**Provided information:**

----------------------------------------

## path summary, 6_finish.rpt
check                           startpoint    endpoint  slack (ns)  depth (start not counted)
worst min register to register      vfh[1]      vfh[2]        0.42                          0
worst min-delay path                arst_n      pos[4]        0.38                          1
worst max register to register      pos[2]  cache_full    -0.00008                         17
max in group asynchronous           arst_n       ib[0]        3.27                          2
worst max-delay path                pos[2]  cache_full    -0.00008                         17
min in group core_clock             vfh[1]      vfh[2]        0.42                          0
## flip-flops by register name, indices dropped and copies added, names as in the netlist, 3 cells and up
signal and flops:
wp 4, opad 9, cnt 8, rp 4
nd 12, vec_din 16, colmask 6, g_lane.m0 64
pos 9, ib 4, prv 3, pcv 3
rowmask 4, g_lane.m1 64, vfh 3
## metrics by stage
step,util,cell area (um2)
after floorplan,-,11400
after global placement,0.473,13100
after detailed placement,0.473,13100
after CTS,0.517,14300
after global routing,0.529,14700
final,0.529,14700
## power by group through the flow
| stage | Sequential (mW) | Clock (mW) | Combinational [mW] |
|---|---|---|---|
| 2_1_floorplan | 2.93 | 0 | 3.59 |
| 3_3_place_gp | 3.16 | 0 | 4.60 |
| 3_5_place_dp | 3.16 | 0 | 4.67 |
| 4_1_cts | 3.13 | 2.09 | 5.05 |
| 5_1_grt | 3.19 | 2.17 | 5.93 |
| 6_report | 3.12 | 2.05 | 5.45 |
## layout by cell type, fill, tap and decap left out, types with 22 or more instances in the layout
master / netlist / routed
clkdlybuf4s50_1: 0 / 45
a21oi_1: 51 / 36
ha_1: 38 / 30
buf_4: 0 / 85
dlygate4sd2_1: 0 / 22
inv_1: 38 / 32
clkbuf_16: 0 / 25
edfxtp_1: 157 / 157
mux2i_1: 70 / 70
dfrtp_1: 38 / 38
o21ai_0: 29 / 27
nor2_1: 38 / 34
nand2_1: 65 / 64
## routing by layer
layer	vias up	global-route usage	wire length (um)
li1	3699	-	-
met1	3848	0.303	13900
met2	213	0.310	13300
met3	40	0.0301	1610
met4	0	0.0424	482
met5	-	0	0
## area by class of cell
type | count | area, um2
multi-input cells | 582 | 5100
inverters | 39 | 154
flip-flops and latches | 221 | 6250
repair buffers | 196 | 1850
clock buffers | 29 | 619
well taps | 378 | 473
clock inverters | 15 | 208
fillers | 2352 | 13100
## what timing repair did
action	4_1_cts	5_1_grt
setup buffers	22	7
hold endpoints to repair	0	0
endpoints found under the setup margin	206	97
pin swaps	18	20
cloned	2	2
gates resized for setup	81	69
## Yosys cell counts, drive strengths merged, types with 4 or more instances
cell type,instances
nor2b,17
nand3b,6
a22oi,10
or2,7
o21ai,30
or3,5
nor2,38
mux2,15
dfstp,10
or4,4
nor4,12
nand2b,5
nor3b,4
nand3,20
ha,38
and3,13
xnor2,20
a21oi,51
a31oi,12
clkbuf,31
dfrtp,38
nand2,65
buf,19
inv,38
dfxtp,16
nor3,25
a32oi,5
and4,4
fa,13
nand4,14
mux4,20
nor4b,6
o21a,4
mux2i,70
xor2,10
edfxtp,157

----------------------------------------

**Requirement:** In the listing above, find every line with the word "flip" and copy it.

**Answer to the exercise:**
## flip-flops by register name, indices dropped and copies added, names as in the netlist, 3 cells and up
flip-flops and latches | 221 | 6250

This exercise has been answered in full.